Symbol Columns are a specialized data type in our database system that offers unique advantages for efficient data storage, processing, and query optimization. These columns are designed to map strings to integers under the hood, combining the space-saving benefits of integer storage with the flexibility of string-based data manipulation.

1.6.2. Purpose#

  1. Space Efficiency: Symbol Columns store data as integers, saving storage space and making your database more efficient.

  2. Faster Queries: These columns enable faster query execution, especially when used in WHERE clauses and GROUP BY operations.

  3. String-Like Interaction: Despite the internal storage as integers, Symbol Columns ensure that queries and API interactions treat these values as strings, simplifying data access and manipulation.

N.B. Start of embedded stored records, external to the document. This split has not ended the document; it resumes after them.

**config.mk**
```make
export PLATFORM = sky130hd
export DESIGN_NAME = hub_shared_ctl
export DESIGN_NICKNAME = d
export VERILOG_FILES = /design/src/rtl/hub_ctl_pkg.sv /design/src/rtl/strap_latch.sv /design/src/rtl/link_err_counter.sv /design/src/rtl/hub_shared_ctl.sv
export SDC_FILE = /design/constraint.sdc
export NUM_CORES = 1
export LEC_CHECK = 0
export ABC_AREA = 1
export BUFFER_PORTS_ARGS = -buffer_cell sky130_fd_sc_hd__buf_2
export CAP_MARGIN = 20
export CORE_MARGIN = 2
export CORE_UTILIZATION = 40
export DETAILED_ROUTE_END_ITERATION = 10
export GPL_ROUTABILITY_DRIVEN = 0
export HOLD_SLACK_MARGIN = 0.1
export MAX_ROUTING_LAYER = met4
export PLACE_DENSITY_LB_ADDON = 0.1
export SLEW_MARGIN = 20
export SYNTH_ARGS = -nofsm -noshare
export SYNTH_HDL_FRONTEND = slang
export SYNTH_SLANG_ARGS = --single-unit
```
**constraint.sdc**
```tcl
create_clock -name sys_clk_i -period 4.55 [get_ports sys_clk_i]
set_input_delay 0.2275 -clock sys_clk_i [delete_from_list [all_inputs] [get_ports sys_clk_i]]
set_output_delay 0.2275 -clock sys_clk_i [all_outputs]
set_load 0.02 [all_outputs]
```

  4. Versatile Usage: Symbol Columns are designed for scenarios where datasets contain repeating values, making them ideal for various use cases.

1.6.3. Usage#

While Symbol Columns offer substantial benefits, consider the following when implementing them:

  • If (string) values are reused / recurring within your data set, it’s typically a good candidate for symbol columns;

  • If string values are mostly unique within your data set (e.g. a unique id), it’s not a good candidate for symbol columns.

1.6.4. Use Case#

1.6.4.1. Finance and Orderbooks#

Symbol Columns are highly valuable for scenarios involving finance and orderbooks, such as tracking “order types” (e.g., BUY or SELL). You can efficiently store and query these types with Symbol Columns.

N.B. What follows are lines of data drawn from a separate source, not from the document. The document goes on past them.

==> src/chsec_pkg.sv <==
package chsec_pkg;

  // ****************************************
  // management addressing
  // ****************************************
  localparam logic [4:0] CHSEC_DEV_ADDR = 5'h1E;
  localparam logic [15:0] CHSEC_OFF_STATUS = 16'h000F;
  localparam logic [15:0] CHSEC_OFF_HS_CNT = 16'h0010;
  localparam logic [15:0] CHSEC_OFF_LN0_CNT = 16'h0011;
  localparam logic [15:0] CHSEC_OFF_LN1_CNT = 16'h0012;
  localparam logic [15:0] CHSEC_UNMAPPED_DATA = 16'h0000;

  // ****************************************
  // reset and clear values
  // ****************************************
  localparam logic [15:0] CHSEC_STATUS_RST = 16'h0000;
  localparam logic [15:0] CHSEC_HS_CNT_RST = 16'h0000;
  localparam logic [15:0] CHSEC_LN_CNT_RST = 16'hFFFD;
  localparam logic [15:0] CHSEC_CNT_CLEAR = 16'h0000;

  // ****************************************
  // status word layout
  // ****************************************
  localparam int CHSEC_BIT_LANE_ALIGN = 14;
  localparam int CHSEC_BIT_SIG_LOST = 13;
  localparam int CHSEC_BIT_AZ_DONE = 12;
  localparam int CHSEC_BIT_GAIN_LOCK = 11;
  localparam int CHSEC_BIT_HS_SYNC = 10;
  localparam int CHSEC_BIT_BAD_CODE = 8;
  localparam int CHSEC_BIT_TX_UNDER = 7;
  localparam int CHSEC_BIT_TX_OVER = 6;
  localparam int CHSEC_BIT_RX_UNDER = 5;
  localparam int CHSEC_BIT_RX_OVER = 4;
  localparam int CHSEC_BIT_LS_LOCK = 1;
  localparam int CHSEC_BIT_HS_LOCK = 0;
  localparam logic [15:0] CHSEC_LH_MASK = 16'h21F1;
  localparam logic [15:0] CHSEC_LL_MASK = 16'h5C02;

  // ****************************************
  // pattern select and frame timing
  // ****************************************
  localparam logic [2:0] CHSEC_PAT_SEL_MIN = 3'h5;
  localparam logic [5:0] CHSEC_PRE_LEN = 6'h20;
  localparam logic [5:0] CHSEC_HDR_BITS = 6'h0E;
  localparam logic [5:0] CHSEC_TA_BITS = 6'h02;
  localparam logic [5:0] CHSEC_DATA_BITS = 6'h10;
  localparam logic [1:0] CHSEC_ST_C45 = 2'h0;
  localparam logic [1:0] CHSEC_OP_ADDR = 2'h0;
  localparam logic [1:0] CHSEC_OP_WRITE = 2'h1;
  localparam logic [1:0] CHSEC_OP_READ_INC = 2'h2;
  localparam logic [1:0] CHSEC_OP_READ = 2'h3;

  typedef enum logic [3:0] {
    CHSEC_ST_PRE = 4'h1,
    CHSEC_ST_HDR = 4'h2,
    CHSEC_ST_TA = 4'h4,
    CHSEC_ST_DATA = 4'h8
  } chsec_state_e;

  typedef struct packed {
    chsec_state_e state;
    logic mdc_q;
    logic [5:0] cnt;
    logic [13:0] hdr;
    logic [15:0] addr;
    logic [15:0] shift;
    logic is_rd;
    logic is_addr;
    logic dout;
    logic oe_n;
    logic ber_clr;
  } chsec_mdio_s;

endpackage

==> src/chsec_latch_bit.sv <==
`timescale 1ns/1ps
module chsec_latch_bit #(
  parameter bit LATCH_HIGH = 1'b1
) (
  input wire logic core_clk,
  input wire logic rst,
  input wire logic ce,
  input wire logic live,
  input wire logic rd,
  output logic q
);
  import chsec_pkg::*;

  typedef struct packed {
    logic val;
  } chsec_latch_s;

  chsec_latch_s r_ff;
  chsec_latch_s nxt_r;

  // a read releases the hold; the live value seen in that cycle still counts
  always_comb begin
    nxt_r = r_ff;
    if (ce) begin
      if (rd) begin
        nxt_r.val = live;
      end else if (LATCH_HIGH) begin
        nxt_r.val = r_ff.val | live;
      end else begin
        nxt_r.val = r_ff.val & live;
      end
    end
  end

  always_ff @(posedge core_clk or posedge rst) begin
    if (rst) begin
      r_ff <= '0;
    end else begin
      r_ff <= nxt_r;
    end
  end

  assign q = r_ff.val;
endmodule

==> src/chsec_err_counter.sv <==
`timescale 1ns/1ps
module chsec_err_counter #(
  parameter int WIDTH = 16,
  parameter logic [WIDTH-1:0] RST_VAL = '0
) (
  input wire logic core_clk,
  input wire logic rst,
  input wire logic ce,
  input wire logic inc,
  input wire logic rd,
  output logic [WIDTH-1:0] q
);
  import chsec_pkg::*;

  typedef struct packed {
    logic [WIDTH-1:0] cnt;
  } chsec_cnt_s;

  localparam logic [WIDTH-1:0] CNT_MAX = '1;

  chsec_cnt_s r_ff;
  chsec_cnt_s nxt_r;

  always_comb begin
    nxt_r = r_ff;
    if (ce) begin
      if (rd) begin
        // error arriving with the read lands after the clear
        nxt_r.cnt = {{(WIDTH-1){1'b0}}, inc};
      end else if (inc && (r_ff.cnt != CNT_MAX)) begin
        nxt_r.cnt = r_ff.cnt + 1'b1;
      end
    end
  end

  always_ff @(posedge core_clk or posedge rst) begin
    if (rst) begin
      r_ff.cnt <= RST_VAL;
    end else begin
      r_ff <= nxt_r;
    end
  end

  assign q = r_ff.cnt;
endmodule

==> src/chsec_status_counters.sv <==
`timescale 1ns/1ps
// Functional notes
// - bit 14 lane aligned, latched low
// - bit 13 signal loss, latched high
// - bit 12 auto-zero done, latched low
// - bit 11 gain loop locked, latched low
// - bit 10 high side sync, latched low
// - bit 8 bad codeword, latched high
// - bits 7/6 transmit fifo under/overflow latched
// - bits 5/4 receive fifo under/overflow latched
// - bit 1 low side synth lock, latch-low
// - bit 0 high side synth lock, latch-high
// - high counter read clears external error byte
// - verify mode counts selected pattern errors
// - pseudo-random pin counts pattern errors
// - every counter clears when read
// - lane counters count bad codewords functionally
// - low verify mode counts lane pattern errors
// - lane counters at 0x11/0x12, reset 0xFFFD
// - status 0x0F, high counter 0x10, reset zero
// - high verify active only while enabled
// - low verify active only while enabled
module chsec_status_counters #(
  parameter logic [4:0] PORT_ADDR = 5'h00,
  parameter int LANES = 2
) (
  input wire logic core_clk,
  input wire logic rst,
  input wire logic ce,
  input wire logic mdc,
  input wire logic mdio_in,
  output logic mdio_out,
  output logic mdio_oe_n,
  input wire logic low_side_lane_aligned,
  input wire logic high_side_signal_lost,
  input wire logic auto_zero_complete,
  input wire logic gain_loop_locked,
  input wire logic high_side_sync_achieved,
  input wire logic high_side_bad_codeword,
  input wire logic tx_ctc_underflow,
  input wire logic tx_ctc_overflow,
  input wire logic rx_ctc_underflow,
  input wire logic rx_ctc_overflow,
  input wire logic low_side_synth_locked,
  input wire logic high_side_synth_locked,
  input wire logic high_side_pattern_check_on,
  input wire logic [2:0] hs_pattern_sel,
  input wire logic hs_pattern_error,
  input wire logic pseudo_random_test_pin,
  input wire logic low_side_pattern_check_on,
  input wire logic [2:0] ls_pattern_sel,
  input wire logic [LANES-1:0] lane_bad_codeword,
  input wire logic [LANES-1:0] lane_pattern_error,
  output logic hs_ber_clear
);
  import chsec_pkg::*;

  // ****************************************
  // state and decode signals
  // ****************************************
  localparam chsec_mdio_s MDIO_RST = '{
    state: CHSEC_ST_PRE, mdc_q: 1'b0, cnt: 6'h00, hdr: 14'h0000, addr: 16'h0000,
    shift: 16'h0000, is_rd: 1'b0, is_addr: 1'b0, dout: 1'b0, oe_n: 1'b1, ber_clr: 1'b0};
  chsec_mdio_s r_ff;
  chsec_mdio_s nxt_r;
  logic mdc_rise;
  logic [13:0] hdr_shifted;
  logic [1:0] hdr_st;
  logic [1:0] hdr_op;
  logic hdr_mine;
  logic [15:0] rd_word;
  logic rd_status;
  logic rd_hs;
  logic [LANES-1:0] rd_lane;
  logic [15:0] status_live;
  logic [15:0] status_q;
  logic hs_err;
  logic hs_pat_valid;
  logic ls_pat_valid;
  logic [LANES-1:0] lane_err;
  logic [15:0] hs_cnt;
  logic [15:0] lane_cnt [LANES];

  // ****************************************
  // status word
  // ****************************************
  // reserved positions stay zero so they read back as zero
  always_comb begin
    status_live = CHSEC_STATUS_RST;
    status_live[CHSEC_BIT_LANE_ALIGN] = low_side_lane_aligned;
    status_live[CHSEC_BIT_SIG_LOST] = high_side_signal_lost;
    status_live[CHSEC_BIT_AZ_DONE] = auto_zero_complete;
    status_live[CHSEC_BIT_GAIN_LOCK] = gain_loop_locked;
    status_live[CHSEC_BIT_HS_SYNC] = high_side_sync_achieved;
    status_live[CHSEC_BIT_BAD_CODE] = high_side_bad_codeword;
    status_live[CHSEC_BIT_TX_UNDER] = tx_ctc_underflow;
    status_live[CHSEC_BIT_TX_OVER] = tx_ctc_overflow;
    status_live[CHSEC_BIT_RX_UNDER] = rx_ctc_underflow;
    status_live[CHSEC_BIT_RX_OVER] = rx_ctc_overflow;
    status_live[CHSEC_BIT_LS_LOCK] = low_side_synth_locked;
    status_live[CHSEC_BIT_HS_LOCK] = high_side_synth_locked;
  end
  for (genvar i = 0; i < 16; i++) begin : g_status
    if (CHSEC_LH_MASK[i] || CHSEC_LL_MASK[i]) begin : g_latch
      chsec_latch_bit #(
        .LATCH_HIGH(CHSEC_LH_MASK[i])
      ) u_bit (
        .core_clk(core_clk),
        .rst(rst),
        .ce(ce),
        .live(status_live[i]),
        .rd(rd_status),
        .q(status_q[i])
      );
    end else begin : g_zero
      assign status_q[i] = 1'b0;
    end
  end

  // ****************************************
  // error counters
  // ****************************************
  // in verify mode with the pseudo-random pin low, unlisted select codes have no checker, so nothing is counted then
  assign hs_pat_valid = hs_pattern_sel >= CHSEC_PAT_SEL_MIN;
  assign ls_pat_valid = ls_pattern_sel >= CHSEC_PAT_SEL_MIN;
  always_comb begin
    if (pseudo_random_test_pin) begin
      hs_err = hs_pattern_error;
    end else if (high_side_pattern_check_on) begin
      hs_err = hs_pat_valid && hs_pattern_error;
    end else begin
      hs_err = high_side_bad_codeword;
    end
  end
  chsec_err_counter #(
    .WIDTH(16),
    .RST_VAL(CHSEC_HS_CNT_RST)
  ) u_hs_cnt (
    .core_clk(core_clk),
    .rst(rst),
    .ce(ce),
    .inc(hs_err),
    .rd(rd_hs),
    .q(hs_cnt)
  );
  for (genvar l = 0; l < LANES; l++) begin : g_lane
    assign lane_err[l] = low_side_pattern_check_on ?
      (ls_pat_valid && lane_pattern_error[l]) : lane_bad_codeword[l];
    chsec_err_counter #(
      .WIDTH(16),
      .RST_VAL(CHSEC_LN_CNT_RST)
    ) u_lane_cnt (
      .core_clk(core_clk),
      .rst(rst),
      .ce(ce),
      .inc(lane_err[l]),
      .rd(rd_lane[l]),
      .q(lane_cnt[l])
    );
  end

  // ****************************************
  // register read decode
  // ****************************************
  always_comb begin
    case (r_ff.addr)
      CHSEC_OFF_STATUS: rd_word = status_q;
      CHSEC_OFF_HS_CNT: rd_word = hs_cnt;
      CHSEC_OFF_LN0_CNT: rd_word = lane_cnt[0];
      CHSEC_OFF_LN1_CNT: rd_word = lane_cnt[1];
      default: rd_word = CHSEC_UNMAPPED_DATA;
    endcase
  end
  assign mdc_rise = mdc && !r_ff.mdc_q;
  assign hdr_shifted = {r_ff.hdr[12:0], mdio_in};
  assign hdr_st = hdr_shifted[13:12];
  assign hdr_op = hdr_shifted[11:10];
  assign hdr_mine = (hdr_st == CHSEC_ST_C45) && (hdr_shifted[9:5] == PORT_ADDR)
    && (hdr_shifted[4:0] == CHSEC_DEV_ADDR);

  // ****************************************
  // management frame engine
  // ****************************************
  // read data moves just after a sampled mdc rise, so it holds a full mdc period
  always_comb begin
    nxt_r = r_ff;
    rd_status = 1'b0;
    rd_hs = 1'b0;
    rd_lane = '0;
    if (ce) begin
      nxt_r.mdc_q = mdc;
      nxt_r.ber_clr = 1'b0;
      if (mdc_rise) begin
        case (r_ff.state)
          CHSEC_ST_PRE: begin
            if (mdio_in) begin
              if (r_ff.cnt != CHSEC_PRE_LEN) begin
                nxt_r.cnt = r_ff.cnt + 6'h01;
              end
            end else if (r_ff.cnt == CHSEC_PRE_LEN) begin
              nxt_r.state = CHSEC_ST_HDR;
              nxt_r.hdr = hdr_shifted;
              nxt_r.cnt = 6'h01;
            end else begin
              nxt_r.cnt = 6'h00;
            end
          end
          CHSEC_ST_HDR: begin
            nxt_r.hdr = hdr_shifted;
            nxt_r.cnt = r_ff.cnt + 6'h01;
            if (r_ff.cnt == CHSEC_HDR_BITS - 6'h01) begin
              nxt_r.cnt = 6'h00;
              nxt_r.is_rd = 1'b0;
              nxt_r.is_addr = 1'b0;
              if (hdr_st != CHSEC_ST_C45) begin
                nxt_r.state = CHSEC_ST_PRE;
              end else begin
                nxt_r.state = CHSEC_ST_TA;
                if (hdr_mine && (hdr_op == CHSEC_OP_READ || hdr_op == CHSEC_OP_READ_INC)) begin
                  // word is captured here, so the side effects hit this value
                  nxt_r.is_rd = 1'b1;
                  nxt_r.shift = rd_word;
                  rd_status = r_ff.addr == CHSEC_OFF_STATUS;
                  rd_hs = r_ff.addr == CHSEC_OFF_HS_CNT;
                  rd_lane[0] = r_ff.addr == CHSEC_OFF_LN0_CNT;
                  rd_lane[1] = r_ff.addr == CHSEC_OFF_LN1_CNT;
                  nxt_r.ber_clr = r_ff.addr == CHSEC_OFF_HS_CNT;
                  if (hdr_op == CHSEC_OP_READ_INC) begin
                    nxt_r.addr = r_ff.addr + 16'h0001;
                  end
                end else if (hdr_mine && hdr_op == CHSEC_OP_ADDR) begin
                  nxt_r.is_addr = 1'b1;
                end
              end
            end
          end
          CHSEC_ST_TA: begin
            nxt_r.cnt = r_ff.cnt + 6'h01;
            if (r_ff.is_rd && r_ff.cnt == 6'h00) begin
              nxt_r.dout = 1'b0;
              nxt_r.oe_n = 1'b0;
            end
            if (r_ff.cnt == CHSEC_TA_BITS - 6'h01) begin
              nxt_r.state = CHSEC_ST_DATA;
              nxt_r.cnt = 6'h00;
              if (r_ff.is_rd) begin
                nxt_r.dout = r_ff.shift[15];
                nxt_r.shift = {r_ff.shift[14:0], 1'b0};
              end
            end
          end
          CHSEC_ST_DATA: begin
            nxt_r.cnt = r_ff.cnt + 6'h01;
            if (r_ff.is_rd) begin
              nxt_r.dout = r_ff.shift[15];
              nxt_r.shift = {r_ff.shift[14:0], 1'b0};
            end else begin
              nxt_r.shift = {r_ff.shift[14:0], mdio_in};
            end
            if (r_ff.cnt == CHSEC_DATA_BITS - 6'h01) begin
              nxt_r.state = CHSEC_ST_PRE;
              nxt_r.cnt = 6'h00;
              nxt_r.oe_n = 1'b1;
              nxt_r.dout = 1'b0;
              nxt_r.is_rd = 1'b0;
              // writes to this group are dropped: every register is read-only
              if (r_ff.is_addr) begin
                nxt_r.addr = {r_ff.shift[14:0], mdio_in};
              end
            end
          end
          default: begin
            nxt_r = MDIO_RST;
          end
        endcase
      end
    end
  end
  always_ff @(posedge core_clk or posedge rst) begin
    if (rst) begin
      r_ff <= MDIO_RST;
    end else begin
      r_ff <= nxt_r;
    end
  end
  assign mdio_out = r_ff.dout;
  assign mdio_oe_n = r_ff.oe_n;
  assign hs_ber_clear = r_ff.ber_clr;
endmodule

==> config.mk <==
export PLATFORM = sky130hd
export DESIGN_NAME = chsec_status_counters
export DESIGN_NICKNAME = d
export VERILOG_FILES = /design/src/chsec_pkg.sv /design/src/chsec_latch_bit.sv /design/src/chsec_err_counter.sv /design/src/chsec_status_counters.sv
export SDC_FILE = /design/constraint.sdc
export NUM_CORES = 1
export LEC_CHECK = 0
export BUFFER_PORTS_ARGS = -buffer_cell sky130_fd_sc_hd__buf_2
export CORE_MARGIN = 2
export CORE_UTILIZATION = 63
export CTS_CLUSTER_DIAMETER = 60
export DETAILED_ROUTE_END_ITERATION = 12
export PLACE_DENSITY = 0.94
export SETUP_SLACK_MARGIN = 0.2
export SYNTH_ARGS = -nofsm -noshare
export SYNTH_HDL_FRONTEND = slang
export SYNTH_SLANG_ARGS = --single-unit
==> constraint.sdc <==
create_clock -name core_clk -period 12 [get_ports core_clk]
set_input_delay 2.4 -clock core_clk [delete_from_list [all_inputs] [get_ports core_clk]]
set_output_delay 2.4 -clock core_clk [all_outputs]
set_load 0.01 [all_outputs]
# Word level (Yosys, flattened, before mapping)
# Cells that the tools add are included.
# op_classes
add_sub_neg	5
magnitude_cmp	2
n_eq_ne	32
mux	82
bitwise_logic	17
reduce_logical	39
# ops
cell	n
2-to-1 mux 16 bit	11
case mux 16 bit (4 select lines)	2
2-to-1 mux 34 bit	2
adder 16 x 1 -> 16 bit (second input constant)	4
2-to-1 mux 58 bit	1
equality test 16 x 5 -> 1 bit (second input constant)	3
inequality test 16 bit (second input constant)	3
case mux 16 bit (3 select lines)	1
case mux 14 bit (3 select lines)	1
2-to-1 mux 1 bit	37
2-to-1 mux 33 bit	1
2-to-1 mux 6 bit	5
2-to-1 mux 14 bit	2
case mux 6 bit (4 select lines)	1
inequality test 2 bit (second input constant)	11
2-to-1 mux 4 bit	5
equality test 16 x 4 -> 1 bit (second input constant)	1
2-to-1 mux 2 bit	8
case mux 4 bit (4 select lines)	1
AND reduction 5 bit	3
equality test 6 x 4 -> 1 bit (second input constant)	2
logical AND 1 bit	12
AND reduction 9 bit	1
AND reduction 4 bit	2
32 further kinds	57
# word_totals
regBits	122
in_bits	31
out_inout_bits	3
elab_cells	203

# Depth between registers and ports, before layout
# Gate-level depths: netlist (run 1).
# logic_depth
word_depth	12
depth_mapped	10
ltp_nobuf	8

# By module
# Synthesis (run 1) repeated with hierarchy kept, for this count alone.
# unflattened
cells_unflattened	904
hier_area_um2	7923.8
# by_module_without_submodules
module	instances	cells_per_inst	area_per_inst_um2	seq_area_each_um2
chsec_status_counters	1	470	4096.4	1529.0
chsec_err_counter at g_lane[0].u_lane_cnt ...	2	127	1114.8	419.2
chsec_err_counter at u_hs_cnt	1	127	1096.1	400.4
chsec_latch_bit at g_status[0].g_latch.u_bit ...	7	4	41.3	25.0
chsec_latch_bit at g_status[10].g_latch.u_bit ...	5	5	42.5	25.0

# Worst setup path before layout (run 1)
# OpenSTA, ideal clock, no wires.
# synth_timing
path_type	input-to-reg
from	input mdio_in
to	register r_ff[31] in the netlist's numbering
setup_ns	0.121
t_arrival_ns	3.950
setup_slack_ns	7.929
cell_stages	7
path_cell_list	or2_2 nor4_2 o211ai_1 nor3_2 buf_4 a21bo_1 a22o_1
# synth_between
elab_chain_len	5
# synth_rtl
item	line_no	text
start: declaration	chsec_status_counters.sv:31	input wire logic mdio_in,
equality test 5 bit	chsec_status_counters.sv:179	&& (hdr_shifted[4:0] == CHSEC_DEV_ADDR);
logical AND 1 bit	chsec_status_counters.sv:179	
logical AND 1 bit	chsec_status_counters.sv:219	if (hdr_mine && (hdr_op == CHSEC_OP_READ || hdr_op == CHSEC_OP_READ_INC)) begin
inequality test 2 bit (no source line)	-	
AND reduction 9 bit (no source line)	-	
end signal: assignment	chsec_status_counters.sv:283	r_ff <= nxt_r;
end: declaration	chsec_status_counters.sv:64	chsec_mdio_s r_ff;
# No other way between the ends.
# A chain may end at the register's enable or synchronous reset.

# Worst setup path after layout (run 1)
# layout_timing
from	input mdio_in
to	register g_lane[1].u_lane_cnt.r_ff (netlist bit g_lane[1].u_lane_cnt.q[0])
# layout_between
elab_chain_len	11
# layout_rtl
item	line_no	text
equality test 5 bit (*)	chsec_status_counters.sv:179	
logical AND 1 bit (*)	chsec_status_counters.sv:179	
logical AND 1 bit (*)	chsec_status_counters.sv:219	
2-to-1 mux 2 bit (*)	chsec_status_counters.sv:219	
2-to-1 mux 2 bit (*)	chsec_status_counters.sv:215	if (hdr_st != CHSEC_ST_C45) begin
2-to-1 mux 2 bit (*)	chsec_status_counters.sv:211	if (r_ff.cnt == CHSEC_HDR_BITS - 6'h01) begin
2-to-1 mux 2 bit (*)	chsec_status_counters.sv:194	case (r_ff.state)
2-to-1 mux 2 bit (*)	chsec_status_counters.sv:193	if (mdc_rise) begin
2-to-1 mux 2 bit (*)	chsec_status_counters.sv:190	if (ce) begin
nonzero test 2 bit (no source line)	-	
AND reduction 2 bit (no source line)	-	
end signal: assignment	chsec_err_counter.sv:40	r_ff <= nxt_r;
end: declaration	chsec_err_counter.sv:21	chsec_cnt_s r_ff;
# Every way passes the cells marked *; elsewhere a longest branch is shown, timed or not.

Creating a table with a Symbol Column for order type
CREATE TABLE Orders (
order_id INT64,
order_type SYMBOL(my_order_type),
...
);

1.6.4.2. State Representation#

Symbol Columns excel in representing the “state” of entities, processes, or machines. They simplify the storage and retrieval of state information.

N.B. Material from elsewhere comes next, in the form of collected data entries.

### config.mk
export PLATFORM = sky130hd
export DESIGN_NAME = sideband_mask_id_regs
export DESIGN_NICKNAME = d
export VERILOG_FILES = /design/src/shared/sideband_mask_id_pkg.sv /design/src/design/sideband_shift_capture.sv /design/src/design/sideband_mask_id_regs.sv
export VERILOG_INCLUDE_DIRS = /design/src /design/src/shared
export SDC_FILE = /design/constraint.sdc
export NUM_CORES = 1
export LEC_CHECK = 0
export ABC_AREA = 1
export BUFFER_PORTS_ARGS = -buffer_cell sky130_fd_sc_hd__buf_2
export CORE_ASPECT_RATIO = 0.75
export CORE_UTILIZATION = 41
export DETAILED_ROUTE_END_ITERATION = 10
export PLACE_DENSITY = 0.62
export SLEW_MARGIN = 40
export SYNTH_ARGS = -nofsm -noshare
export SYNTH_HDL_FRONTEND = slang
export SYNTH_SLANG_ARGS = --single-unit
export TNS_END_PERCENT = 100
### constraint.sdc
create_clock -name i_ref_clk -period 3.1 [get_ports i_ref_clk]
set_clock_uncertainty 0.15 [all_clocks]
set_input_delay 0.155 -clock i_ref_clk [delete_from_list [all_inputs] [get_ports i_ref_clk]]
set_output_delay 0.155 -clock i_ref_clk [all_outputs]
set_load 0.01 [all_outputs]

Storing and querying the state of machines
CREATE TABLE Machines (
machine_id INT64,
machine_state SYMBOL(my_machine_state),
...
);

1.6.4.3. Identifiers#

Symbol Columns efficiently manage various identifiers, such as country code. By mapping country code to integers, you can optimize storage and accelerate customer-related queries.

Using a Symbol Column for country code.
CREATE TABLE Customers (
customer_id INT64,
customer_name STRING,
country_code SYMBOL(country_code),
...
);

Note

You can name Symbol Columns to make your data more understandable in your database, and you can reuse names within the same table. However, these names are not shared between different tables.